• [Problem to work on]:
Wherever a line of the listing holds the string "wire", copy that line.

• [Provided material]:
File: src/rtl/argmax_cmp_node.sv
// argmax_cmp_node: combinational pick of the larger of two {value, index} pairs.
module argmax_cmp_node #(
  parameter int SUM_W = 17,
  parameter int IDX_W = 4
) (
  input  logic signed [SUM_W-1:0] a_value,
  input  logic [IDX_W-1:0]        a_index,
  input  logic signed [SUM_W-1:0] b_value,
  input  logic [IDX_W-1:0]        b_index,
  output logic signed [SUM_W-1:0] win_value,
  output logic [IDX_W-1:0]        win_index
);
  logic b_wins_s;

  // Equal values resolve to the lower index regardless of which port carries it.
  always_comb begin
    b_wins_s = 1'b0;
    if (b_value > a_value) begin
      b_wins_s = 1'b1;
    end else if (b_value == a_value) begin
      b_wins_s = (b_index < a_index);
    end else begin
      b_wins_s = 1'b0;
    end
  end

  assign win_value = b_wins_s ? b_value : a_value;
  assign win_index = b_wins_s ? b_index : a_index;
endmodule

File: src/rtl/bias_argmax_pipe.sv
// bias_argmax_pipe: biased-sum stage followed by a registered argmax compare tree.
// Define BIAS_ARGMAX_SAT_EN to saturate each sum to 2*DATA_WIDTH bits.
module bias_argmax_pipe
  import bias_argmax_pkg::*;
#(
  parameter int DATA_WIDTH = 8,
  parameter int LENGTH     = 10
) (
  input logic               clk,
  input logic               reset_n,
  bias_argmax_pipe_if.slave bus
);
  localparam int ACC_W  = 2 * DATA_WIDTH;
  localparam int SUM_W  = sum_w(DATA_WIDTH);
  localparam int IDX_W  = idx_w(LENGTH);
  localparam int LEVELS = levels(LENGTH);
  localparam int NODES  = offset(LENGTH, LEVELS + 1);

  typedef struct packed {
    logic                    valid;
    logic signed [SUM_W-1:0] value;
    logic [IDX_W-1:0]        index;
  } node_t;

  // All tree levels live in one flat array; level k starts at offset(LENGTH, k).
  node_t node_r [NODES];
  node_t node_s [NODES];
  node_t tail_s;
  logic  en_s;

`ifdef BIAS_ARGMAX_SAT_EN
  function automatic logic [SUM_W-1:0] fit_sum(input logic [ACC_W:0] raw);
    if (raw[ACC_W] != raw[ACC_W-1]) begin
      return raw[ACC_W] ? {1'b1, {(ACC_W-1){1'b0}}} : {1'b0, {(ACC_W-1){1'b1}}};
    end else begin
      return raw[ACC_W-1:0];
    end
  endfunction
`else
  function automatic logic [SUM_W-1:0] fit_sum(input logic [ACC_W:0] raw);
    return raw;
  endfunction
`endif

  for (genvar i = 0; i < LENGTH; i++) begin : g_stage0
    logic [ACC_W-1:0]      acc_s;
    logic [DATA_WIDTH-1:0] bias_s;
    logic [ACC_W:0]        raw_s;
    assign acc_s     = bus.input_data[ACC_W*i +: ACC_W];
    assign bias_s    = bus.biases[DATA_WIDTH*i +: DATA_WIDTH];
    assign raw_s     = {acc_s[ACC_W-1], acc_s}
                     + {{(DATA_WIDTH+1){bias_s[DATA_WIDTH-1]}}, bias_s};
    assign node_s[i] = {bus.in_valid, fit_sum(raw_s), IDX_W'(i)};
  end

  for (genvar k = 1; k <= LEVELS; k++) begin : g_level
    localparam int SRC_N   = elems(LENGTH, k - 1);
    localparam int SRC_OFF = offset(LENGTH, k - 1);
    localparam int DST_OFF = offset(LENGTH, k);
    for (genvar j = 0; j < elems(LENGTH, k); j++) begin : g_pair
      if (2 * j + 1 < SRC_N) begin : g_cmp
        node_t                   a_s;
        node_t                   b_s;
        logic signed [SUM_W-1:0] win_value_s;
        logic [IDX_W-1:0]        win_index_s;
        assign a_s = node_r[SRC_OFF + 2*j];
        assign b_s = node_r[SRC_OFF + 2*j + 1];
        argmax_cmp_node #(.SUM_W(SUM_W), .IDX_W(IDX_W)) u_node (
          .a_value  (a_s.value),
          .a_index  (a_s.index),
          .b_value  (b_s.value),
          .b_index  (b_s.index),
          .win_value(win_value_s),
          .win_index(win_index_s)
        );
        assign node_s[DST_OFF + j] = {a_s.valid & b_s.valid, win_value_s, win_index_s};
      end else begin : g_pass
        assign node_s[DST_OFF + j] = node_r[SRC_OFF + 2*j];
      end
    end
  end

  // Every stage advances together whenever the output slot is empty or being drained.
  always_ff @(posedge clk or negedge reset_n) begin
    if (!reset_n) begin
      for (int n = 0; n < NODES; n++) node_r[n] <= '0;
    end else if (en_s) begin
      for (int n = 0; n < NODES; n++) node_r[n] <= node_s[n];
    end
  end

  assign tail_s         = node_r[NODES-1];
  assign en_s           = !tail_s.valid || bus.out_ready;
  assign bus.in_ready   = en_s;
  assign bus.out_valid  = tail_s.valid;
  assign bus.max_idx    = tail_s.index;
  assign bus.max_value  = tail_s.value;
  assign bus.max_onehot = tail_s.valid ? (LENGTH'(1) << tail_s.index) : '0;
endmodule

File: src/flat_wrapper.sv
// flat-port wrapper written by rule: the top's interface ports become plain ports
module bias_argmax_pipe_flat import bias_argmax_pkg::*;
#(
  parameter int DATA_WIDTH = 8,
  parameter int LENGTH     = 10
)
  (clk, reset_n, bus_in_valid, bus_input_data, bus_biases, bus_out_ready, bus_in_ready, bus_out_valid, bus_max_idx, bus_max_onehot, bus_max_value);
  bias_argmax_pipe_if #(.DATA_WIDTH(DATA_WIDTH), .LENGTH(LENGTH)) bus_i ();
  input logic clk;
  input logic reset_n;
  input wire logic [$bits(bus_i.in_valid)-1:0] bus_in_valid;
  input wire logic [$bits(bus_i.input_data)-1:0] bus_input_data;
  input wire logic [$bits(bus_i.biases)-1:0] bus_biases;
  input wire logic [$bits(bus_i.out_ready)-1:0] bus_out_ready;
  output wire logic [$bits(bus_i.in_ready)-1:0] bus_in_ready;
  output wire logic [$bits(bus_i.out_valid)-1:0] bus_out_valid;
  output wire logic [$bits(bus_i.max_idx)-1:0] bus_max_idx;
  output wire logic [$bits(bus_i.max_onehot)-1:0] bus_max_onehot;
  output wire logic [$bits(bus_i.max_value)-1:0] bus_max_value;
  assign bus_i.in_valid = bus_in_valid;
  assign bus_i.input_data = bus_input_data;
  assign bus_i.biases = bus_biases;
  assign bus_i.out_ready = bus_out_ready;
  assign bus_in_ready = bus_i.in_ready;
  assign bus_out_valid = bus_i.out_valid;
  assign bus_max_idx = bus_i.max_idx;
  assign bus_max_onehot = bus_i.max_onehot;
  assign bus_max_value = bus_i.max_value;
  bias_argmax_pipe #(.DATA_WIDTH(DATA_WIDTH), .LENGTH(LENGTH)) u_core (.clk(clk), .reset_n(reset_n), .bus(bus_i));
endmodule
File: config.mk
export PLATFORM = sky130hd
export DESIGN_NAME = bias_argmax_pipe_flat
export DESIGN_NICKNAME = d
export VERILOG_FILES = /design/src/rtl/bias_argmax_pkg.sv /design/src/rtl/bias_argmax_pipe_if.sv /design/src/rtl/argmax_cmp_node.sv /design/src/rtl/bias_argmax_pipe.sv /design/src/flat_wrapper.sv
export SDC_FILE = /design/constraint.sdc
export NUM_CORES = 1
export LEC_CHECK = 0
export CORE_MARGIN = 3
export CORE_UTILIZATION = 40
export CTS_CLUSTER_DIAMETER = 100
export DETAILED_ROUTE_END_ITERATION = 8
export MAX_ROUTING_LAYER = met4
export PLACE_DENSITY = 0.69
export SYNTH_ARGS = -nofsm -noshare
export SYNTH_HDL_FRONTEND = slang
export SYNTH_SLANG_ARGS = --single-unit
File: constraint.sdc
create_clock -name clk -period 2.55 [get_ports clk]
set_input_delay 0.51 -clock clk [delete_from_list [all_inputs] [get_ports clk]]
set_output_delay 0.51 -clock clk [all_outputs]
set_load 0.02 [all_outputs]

• [Reply]:
  input wire logic [$bits(bus_i.in_valid)-1:0] bus_in_valid;
  input wire logic [$bits(bus_i.input_data)-1:0] bus_input_data;
  input wire logic [$bits(bus_i.biases)-1:0] bus_biases;
  input wire logic [$bits(bus_i.out_ready)-1:0] bus_out_ready;
  output wire logic [$bits(bus_i.in_ready)-1:0] bus_in_ready;
  output wire logic [$bits(bus_i.out_valid)-1:0] bus_out_valid;
  output wire logic [$bits(bus_i.max_idx)-1:0] bus_max_idx;
  output wire logic [$bits(bus_i.max_onehot)-1:0] bus_max_onehot;
  output wire logic [$bits(bus_i.max_value)-1:0] bus_max_value;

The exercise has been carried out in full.